Writing on the theme of strange tales of Aotearoa New Zealand, seven Kiwi authors weave stories of people and creatures displaced in time and space, risky odysseys, and even more dangerous discoveries. Featuring:
Lee Murray and Piper Mejia‘s odyssey through a dystopic future: Mika A.C. Buchanan‘s story of creatures and people displaced in time and space: Bree’s Dinosaur Grant Stone‘s tale of jealous muses and musical prodigy: The Last A husband with a secret in I.K. Paterson-Harkness‘ Pocket Wife Tim Jones‘ exploration of desperation and betrayal on New Zealand’s shores: Landfall Grief, ghosts, and atoms in Octavia Cade‘s The Ghost of Matter
From indie publishers, Paper Road Press, we have the first in what will be, hopefully, a series of anthologies: "Shortcuts: Track 1". This instalment offers up a collection of fine speculative fiction from a selection of New Zealand authors. The tales are diverse and engaging, long enough to immerse and engage the reader, but short enough to devour in a single sitting.

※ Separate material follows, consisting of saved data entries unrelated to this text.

File: config.mk
export PLATFORM = sky130hd
export DESIGN_NAME = wdt_halt_ctrl
export DESIGN_NICKNAME = d
export VERILOG_FILES = /design/src/verilog/wdt_halt_pkg.sv /design/src/verilog/wdt_halt_ctrl.sv
export SDC_FILE = /design/constraint.sdc
export NUM_CORES = 1
export LEC_CHECK = 0
export BUFFER_PORTS_ARGS = -buffer_cell sky130_fd_sc_hd__buf_2
export CAP_MARGIN = 20
export CORE_MARGIN = 10
export CORE_UTILIZATION = 35
export CTS_CLUSTER_DIAMETER = 40
export CTS_CLUSTER_SIZE = 24
export DETAILED_ROUTE_END_ITERATION = 10
export GPL_ROUTABILITY_DRIVEN = 0
export PLACE_DENSITY = 0.56
export SYNTH_ARGS = -nofsm -noshare
export SYNTH_HDL_FRONTEND = slang
export SYNTH_SLANG_ARGS = --single-unit
File: constraint.sdc
create_clock -name clk_sys_in -period 2.45 [get_ports clk_sys_in]
set_input_delay 0.735 -clock clk_sys_in [delete_from_list [all_inputs] [get_ports clk_sys_in]]
set_output_delay 0.735 -clock clk_sys_in [all_outputs]
set_load 0.05 [all_outputs]
File: src/verilog/wdt_halt_pkg.sv
// Shared constants, types and register map of the watchdog, halt and reset controller
package wdt_halt_pkg;

   // Register offsets
   localparam logic [7:0] WDT_CTRL_OFF  = 8'h09;
   localparam logic [7:0] RST_FLAGS_OFF = 8'h0A;
   localparam logic [7:0] INT_CTRL_OFF  = 8'h0B;
   localparam logic [7:0] TMR_CTRL_OFF  = 8'h0E;
   localparam logic [7:0] PA_DATA_OFF   = 8'h12;
   localparam logic [7:0] PA_DIR_OFF    = 8'h13;

   // Reset values and writable masks
   localparam logic [7:0] WDT_CTRL_RST     = 8'h07;
   localparam logic [7:0] INT_CTRL_RST     = 8'h00;
   localparam logic [7:0] INT_CTRL_RW_MASK = 8'h37;
   localparam logic [7:0] TMR_CTRL_RST     = 8'h08;
   localparam logic [7:0] TMR_CTRL_RW_MASK = 8'hDF;
   localparam logic [7:0] PORT_RST         = 8'hFF;

   // Field positions
   localparam int WDT_SEL_LSB = 0;
   localparam int WDT_SEL_W   = 3;
   localparam int TO_BIT      = 5;
   localparam int PD_BIT      = 4;

   // Timing counts in system clock cycles and watchdog divider widths in bits
   localparam int INSTR_DIV       = 4;
   localparam int BASE_DIV_BITS   = 8;
   localparam int PRESC_BITS      = 7;
   localparam int SST_CYCLES      = 1024;
   localparam int OPT_LOAD_CYCLES = 16;

   typedef enum logic [2:0] {
      ST_RESET    = 3'b000,
      ST_OPT_LOAD = 3'b001,
      ST_STARTUP  = 3'b010,
      ST_RUN      = 3'b011,
      ST_HALT     = 3'b100
   } pm_state_t;

   typedef enum logic [1:0] {
      WAKE_NONE = 2'b00,
      WAKE_PORT = 2'b01,
      WAKE_IRQ  = 2'b10,
      WAKE_WDT  = 2'b11
   } wake_src_t;

   typedef struct packed {
      logic [7:0] addr;
      logic [7:0] wdata;
      logic       wr;
      logic       rd;
   } reg_req_t;

   typedef struct packed {
      logic       wdt_enable;
      logic       src_rc;
      logic       paired_clear;
      logic [7:0] pa_wake_en;
   } opt_t;

   typedef struct packed {
      logic single_clear;
      logic first_clear;
      logic second_clear;
      logic halt;
   } cpu_instr_t;

endpackage : wdt_halt_pkg

File: src/verilog/wdt_halt_ctrl.sv
// Watchdog, power-down, wake-up and reset sequencing for the 8-bit core
//
// The implementer's own choice: the address-and-strobe port.
`timescale 1ns/100ps
module wdt_halt_ctrl #(
   parameter int N_IRQ = 2
) (
   input  wire logic                    clk_sys_in,
   input  wire logic                    sys_rst_in,
   input  wire wdt_halt_pkg::reg_req_t  reg_req_in,
   output logic [7:0]                   rd_data_out,
   input  wire wdt_halt_pkg::opt_t      opt_in,
   input  wire wdt_halt_pkg::cpu_instr_t instr_in,
   input  wire logic                    rc_tick_in,
   input  wire logic                    ext_reset_n_in,
   input  wire logic [7:0]              pa_pins_in,
   input  wire logic [N_IRQ-1:0]        irq_req_in,
   input  wire logic [N_IRQ-1:0]        irq_enabled_in,
   input  wire logic                    stack_full_in,
   output logic                         sys_osc_on_out,
   output logic                         cpu_run_out,
   output logic                         chip_reset_out,
   output logic                         pc_sp_clear_out,
   output logic                         resume_next_out,
   output logic                         irq_take_out,
   output logic                         timeout_flag_out,
   output logic                         powerdown_flag_out,
   output logic [7:0]                   watchdog_control_reg_out,
   output logic [7:0]                   timer_control_reg_out,
   output logic [7:0]                   interrupt_control_reg_out,
   output logic [7:0]                   pa_data_out,
   output logic [7:0]                   pa_dir_out
);
   import wdt_halt_pkg::*;

   localparam int CNT_W = BASE_DIV_BITS + PRESC_BITS;

   function automatic logic [PRESC_BITS-1:0] presc_mask(input logic [WDT_SEL_W-1:0] sel);
      presc_mask = PRESC_BITS'((1 << sel) - 1);
   endfunction : presc_mask

   pm_state_t             state;
   wake_src_t             wake_src;
   logic [1:0]            instr_div;
   logic [CNT_W-1:0]      wdt_cnt;
   logic [10:0]           seq_cnt;
   logic [7:0]            pa_prev;
   logic [N_IRQ-1:0]      irq_masked;
   logic                  seen_first;
   logic                  seen_second;
   logic                  wdt_tick;
   logic                  wdt_ovf;
   logic                  wdt_clear;
   logic                  clear_hit;
   logic                  pin_low;
   logic                  halt_go;
   logic                  port_wake;
   logic                  irq_wake;
   logic                  chip_rst_ev;
   logic                  warm_rst_ev;
   logic [WDT_SEL_W-1:0]  wdt_sel;

   assign pin_low = !ext_reset_n_in;
   assign wdt_sel = watchdog_control_reg_out[WDT_SEL_LSB +: WDT_SEL_W];
   assign halt_go = (state == ST_RUN) && instr_in.halt;

   // Instruction clock only runs while the system oscillator does
   always_ff @(posedge clk_sys_in) begin
      if (sys_rst_in || state == ST_HALT) begin
         instr_div <= 2'h0;
      end else begin
         instr_div <= 2'(instr_div + 2'h1);
      end
   end

   always_comb begin
      wdt_tick = 1'b0;
      if (opt_in.wdt_enable && (state == ST_RUN || state == ST_HALT)) begin
         if (opt_in.src_rc) begin
            wdt_tick = rc_tick_in;
         end else begin
            wdt_tick = (instr_div == 2'(INSTR_DIV - 1)) && (state == ST_RUN);
         end
      end
   end

   // Overflow when base stage wraps and the selected prescale taps are full
   assign wdt_ovf = wdt_tick && (wdt_cnt[BASE_DIV_BITS-1:0] == '1)
                    && ((wdt_cnt[CNT_W-1:BASE_DIV_BITS] & presc_mask(wdt_sel))
                        == presc_mask(wdt_sel));

   always_comb begin
      clear_hit = 1'b0;
      if (opt_in.wdt_enable && state == ST_RUN) begin
         if (!opt_in.paired_clear) begin
            clear_hit = instr_in.single_clear;
         end else begin
            clear_hit = (seen_first || instr_in.first_clear)
                        && (seen_second || instr_in.second_clear);
         end
      end
   end

   assign wdt_clear = pin_low || clear_hit || halt_go;

   // Paired clear progress; cleared only by a completed clear or any reset
   always_ff @(posedge clk_sys_in) begin
      if (sys_rst_in || chip_rst_ev || warm_rst_ev || clear_hit) begin
         seen_first  <= 1'b0;
         seen_second <= 1'b0;
      end else if (opt_in.wdt_enable && opt_in.paired_clear && state == ST_RUN) begin
         if (instr_in.first_clear) begin
            seen_first <= 1'b1;
         end
         if (instr_in.second_clear) begin
            seen_second <= 1'b1;
         end
      end
   end

   always_ff @(posedge clk_sys_in) begin
      if (sys_rst_in || wdt_clear || wdt_ovf || state != ST_RUN && state != ST_HALT) begin
         wdt_cnt <= '0;
      end else if (wdt_tick) begin
         wdt_cnt <= CNT_W'(wdt_cnt + 1'b1);
      end
   end

   // Wake sources; interrupts pending at halt entry are masked off
   always_ff @(posedge clk_sys_in) begin
      if (sys_rst_in) begin
         irq_masked <= '0;
      end else if (halt_go) begin
         irq_masked <= irq_req_in;
      end
   end

   always_ff @(posedge clk_sys_in) begin
      if (sys_rst_in) begin
         pa_prev <= 8'hFF;
      end else begin
         pa_prev <= pa_pins_in;
      end
   end

   assign port_wake = |(pa_prev & ~pa_pins_in & opt_in.pa_wake_en);
   assign irq_wake  = |(irq_req_in & ~irq_masked);

   assign chip_rst_ev = pin_low && state != ST_RESET
                        || wdt_ovf && state == ST_RUN;
   assign warm_rst_ev = wdt_ovf && state == ST_HALT;

   always_ff @(posedge clk_sys_in) begin
      if (sys_rst_in) begin
         state    <= ST_OPT_LOAD;
         seq_cnt  <= '0;
         wake_src <= WAKE_NONE;
      end else begin
         case (state)
            ST_RESET: begin
               seq_cnt <= '0;
               if (!pin_low) begin
                  state <= ST_OPT_LOAD;
               end
            end
            ST_OPT_LOAD: begin
               if (pin_low) begin
                  state <= ST_RESET;
               end else if (seq_cnt == 11'(OPT_LOAD_CYCLES - 1)) begin
                  state   <= ST_STARTUP;
                  seq_cnt <= '0;
               end else begin
                  seq_cnt <= 11'(seq_cnt + 11'h1);
               end
            end
            ST_STARTUP: begin
               if (pin_low) begin
                  state <= ST_RESET;
               end else if (seq_cnt == 11'(SST_CYCLES - 1)) begin
                  state    <= ST_RUN;
                  seq_cnt  <= '0;
                  wake_src <= WAKE_NONE;
               end else begin
                  seq_cnt <= 11'(seq_cnt + 11'h1);
               end
            end
            ST_RUN: begin
               seq_cnt <= '0;
               if (chip_rst_ev) begin
                  state <= pin_low ? ST_RESET : ST_OPT_LOAD;
               end else if (halt_go) begin
                  state <= ST_HALT;
               end
            end
            ST_HALT: begin
               seq_cnt <= '0;
               if (pin_low) begin
                  state <= ST_RESET;
               end else if (warm_rst_ev) begin
                  state    <= ST_STARTUP;
                  wake_src <= WAKE_WDT;
               end else if (irq_wake) begin
                  state    <= ST_STARTUP;
                  wake_src <= WAKE_IRQ;
               end else if (port_wake) begin
                  state    <= ST_STARTUP;
                  wake_src <= WAKE_PORT;
               end
            end
            default: begin
               state <= ST_RESET;
            end
         endcase
      end
   end

   // Resume decision made as the dummy wait ends
   always_ff @(posedge clk_sys_in) begin
      if (sys_rst_in) begin
         resume_next_out <= 1'b0;
         irq_take_out    <= 1'b0;
      end else begin
         resume_next_out <= 1'b0;
         irq_take_out    <= 1'b0;
         if (state == ST_STARTUP && !pin_low && seq_cnt == 11'(SST_CYCLES - 1)) begin
            if (wake_src == WAKE_PORT) begin
               resume_next_out <= 1'b1;
            end else if (wake_src == WAKE_IRQ) begin
               if (|(irq_req_in & irq_enabled_in) && !stack_full_in) begin
                  irq_take_out <= 1'b1;
               end else begin
                  resume_next_out <= 1'b1;
               end
            end
         end
      end
   end

   always_ff @(posedge clk_sys_in) begin
      if (sys_rst_in) begin
         chip_reset_out  <= 1'b1;
         pc_sp_clear_out <= 1'b1;
      end else begin
         chip_reset_out  <= chip_rst_ev;
         pc_sp_clear_out <= chip_rst_ev || warm_rst_ev;
      end
   end

   // Reset-cause flags; hardware events order: reset kinds, halt, clear
   always_ff @(posedge clk_sys_in) begin
      if (sys_rst_in) begin
         timeout_flag_out   <= 1'b0;
         powerdown_flag_out <= 1'b0;
      end else if (state == ST_HALT && pin_low) begin
         timeout_flag_out   <= 1'b0;
         powerdown_flag_out <= 1'b1;
      end else if (warm_rst_ev) begin
         timeout_flag_out   <= 1'b1;
         powerdown_flag_out <= 1'b1;
      end else if (wdt_ovf && state == ST_RUN) begin
         timeout_flag_out <= 1'b1;
      end else if (halt_go) begin
         timeout_flag_out   <= 1'b0;
         powerdown_flag_out <= 1'b1;
      end else if (opt_in.wdt_enable && state == ST_RUN && !opt_in.paired_clear
                   && instr_in.single_clear) begin
         powerdown_flag_out <= 1'b0;
      end
   end

   // Register file; defaults reload on every reset but the warm one
   always_ff @(posedge clk_sys_in) begin
      if (sys_rst_in || chip_rst_ev) begin
         watchdog_control_reg_out  <= WDT_CTRL_RST;
         timer_control_reg_out     <= TMR_CTRL_RST;
         interrupt_control_reg_out <= INT_CTRL_RST;
         pa_data_out               <= PORT_RST;
         pa_dir_out                <= PORT_RST;
      end else if (reg_req_in.wr && state != ST_HALT) begin
         case (reg_req_in.addr)
            WDT_CTRL_OFF: watchdog_control_reg_out <= reg_req_in.wdata;
            TMR_CTRL_OFF: timer_control_reg_out <= reg_req_in.wdata & TMR_CTRL_RW_MASK;
            INT_CTRL_OFF: interrupt_control_reg_out <= reg_req_in.wdata & INT_CTRL_RW_MASK;
            PA_DATA_OFF:  pa_data_out <= reg_req_in.wdata;
            PA_DIR_OFF:   pa_dir_out <= reg_req_in.wdata;
            default: begin
            end
         endcase
      end
   end

   always_ff @(posedge clk_sys_in) begin
      if (sys_rst_in) begin
         rd_data_out <= 8'h00;
      end else if (reg_req_in.rd) begin
         case (reg_req_in.addr)
            WDT_CTRL_OFF:  rd_data_out <= watchdog_control_reg_out;
            RST_FLAGS_OFF: rd_data_out <= 8'((timeout_flag_out << TO_BIT)
                                             | (powerdown_flag_out << PD_BIT));
            INT_CTRL_OFF:  rd_data_out <= interrupt_control_reg_out;
            TMR_CTRL_OFF:  rd_data_out <= timer_control_reg_out;
            PA_DATA_OFF:   rd_data_out <= pa_data_out;
            PA_DIR_OFF:    rd_data_out <= pa_dir_out;
            default:       rd_data_out <= 8'h00;
         endcase
      end else begin
         rd_data_out <= 8'h00;
      end
   end

   assign sys_osc_on_out = (state != ST_HALT);
   assign cpu_run_out    = (state == ST_RUN);
endmodule : wdt_halt_ctrl

---- After elaboration in Yosys (flattened, before gate mapping) ----
Cells that the tools add are included.
storage, ports and cells
  bits of input ports ..................... 50
  memories ................................ 0
  bits in registers ....................... 95
  memory bits (read-only) ................. 0
  logic and storage cells ................. 171
  memory bits (writable) .................. 0
  bits in latches ......................... 0
cells by class
  multiplexer cells ....................... 42
  equal/unequal tests ..................... 30
  shifts and indexed selects .............. 1
  divide/modulo/power cells ............... 0
  multipliers ............................. 0
  add/sub/neg operators ................... 4
  reductions and logical operators ........ 62
  order comparisons ....................... 0
  bitwise logic cells ..................... 11
operators by type and width
  operator                                          number
  case mux 8 bit (6 select lines)                   1
  two-way mux 11 bit                                4
  two-way mux 3 bit                                 11
  case mux 11 bit (3 select lines)                  1
  == test 8 x 4 -> 1 bit (second input constant)    4
  logical AND 1 bit                                 20
  two-way mux 1 bit                                 17
  AND 8 bit                                         2
  == test 8 x 5 -> 1 bit (second input constant)    2
  AND reduction 2 bit                               8
  adder 15 x 1 -> 15 bit (second input constant)    1
  case mux 3 bit (5 select lines)                   1
  logical OR 1 bit                                  14
  two-way mux 2 bit                                 6
  adder 11 x 1 -> 11 bit (second input constant)    1
  == test 11 x 10 -> 1 bit (second input constant)  1
  == test 11 x 4 -> 1 bit (second input constant)   1
  AND reduction 5 bit                               2
  OR reduction 2 bit                                5
  != test 3 bit (second input constant)             3
  nonzero test 3 bit                                3
  == test 8 bit (second input constant)             1
  != test 2 bit (second input constant)             4
  inverter 8 bit                                    1
  other kinds (28)                                  36

---- Longest topological paths before layout ----
  depth in word-level cells ............... 11
  gate-level depth with buffers ........... 13

---- Worst setup path after synthesis ----
OpenSTA, ideal clock, no wires.
  path kind ............................... flip-flop to flip-flop
  from .................................... register watchdog_control_reg_out[1]
  to ...................................... register wdt_cnt[5]
  stages on the path, launching flop included .. 14
  data arrival time ....................... 2.852 ns
  buffers on the path ..................... 4
  clock period less this slack ............ 2.916 ns
  setup slack ............................. -0.466 ns
  path through ............................ dfxtp_1 > buf_2 > nor3_1 > inv_1 > ha_1 > nor4b_2 > a31oi_1 > a21o_1 > and3_1 > buf_6 > or4_4 > buf_6 > buf_12 > nor2_4
on the way
  cells in the longest elaborated chain, start to end .. 7
RTL lines
  what                                line                  RTL
  start, declared                     wdt_halt_ctrl.sv:28   output logic [7:0] watchdog_control_reg_out,
  start signal, assigned              wdt_halt_ctrl.sv:281  WDT_CTRL_OFF: watchdog_control_reg_out <= reg_req_in.wdata;
  left shift 1 x 3 -> 7 bit (*)       wdt_halt_ctrl.sv:39   presc_mask = PRESC_BITS'((1 << sel) - 1);
  subtractor 7 x 2 -> 7 bit (*)       wdt_halt_ctrl.sv:39
  AND 7 bit                           wdt_halt_ctrl.sv:89   && ((wdt_cnt[CNT_W-1:BASE_DIV_BITS] & presc_mask(wdt_sel))
  == test 7 bit (*)                   wdt_halt_ctrl.sv:90   == presc_mask(wdt_sel));
  logical AND 1 bit (*)               wdt_halt_ctrl.sv:89
  logical OR 1 bit (*) (2 in series)  wdt_halt_ctrl.sv:122  if (sys_rst_in || wdt_clear || wdt_ovf || state != ST_RUN && state != ST_HALT) begin
  end signal, assigned                wdt_halt_ctrl.sv:125  wdt_cnt <= CNT_W'(wdt_cnt + 1'b1);
  end, declared                       wdt_halt_ctrl.sv:45   logic [CNT_W-1:0] wdt_cnt;
Mark *: on every way between the ends. The rest lies on a longest branch, timed or not.
A chain may end at the register's enable or synchronous reset.

---- Final worst setup path ----
  from .................................... register state[2]
  to ...................................... output sys_osc_on_out
on the way
  cells in the longest elaborated chain, start to end .. 1
RTL lines
  what                    line                  RTL
  start, declared         wdt_halt_ctrl.sv:42   pm_state_t state;
  start signal, assigned  wdt_halt_ctrl.sv:190  state <= pin_low ? ST_RESET : ST_OPT_LOAD;
  != test 3 bit           wdt_halt_ctrl.sv:311  assign sys_osc_on_out = (state != ST_HALT);
  end, declared           wdt_halt_ctrl.sv:20   output logic sys_osc_on_out,
Every way passes these cells.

We begin with "Landfall" by Tim Jones, a chilling near-future tale. New Zealand has become a distant haven for refugees escaping a world altered by climate change. But it is not, truly, a haven, for the beaches are patrolled, and outsiders - and those that aid them - are greeted with guns and hostility. Nasimul is one such refugee, fleeing his homeland of Bangladesh. Donna is a soldier, trained to hunt and kill.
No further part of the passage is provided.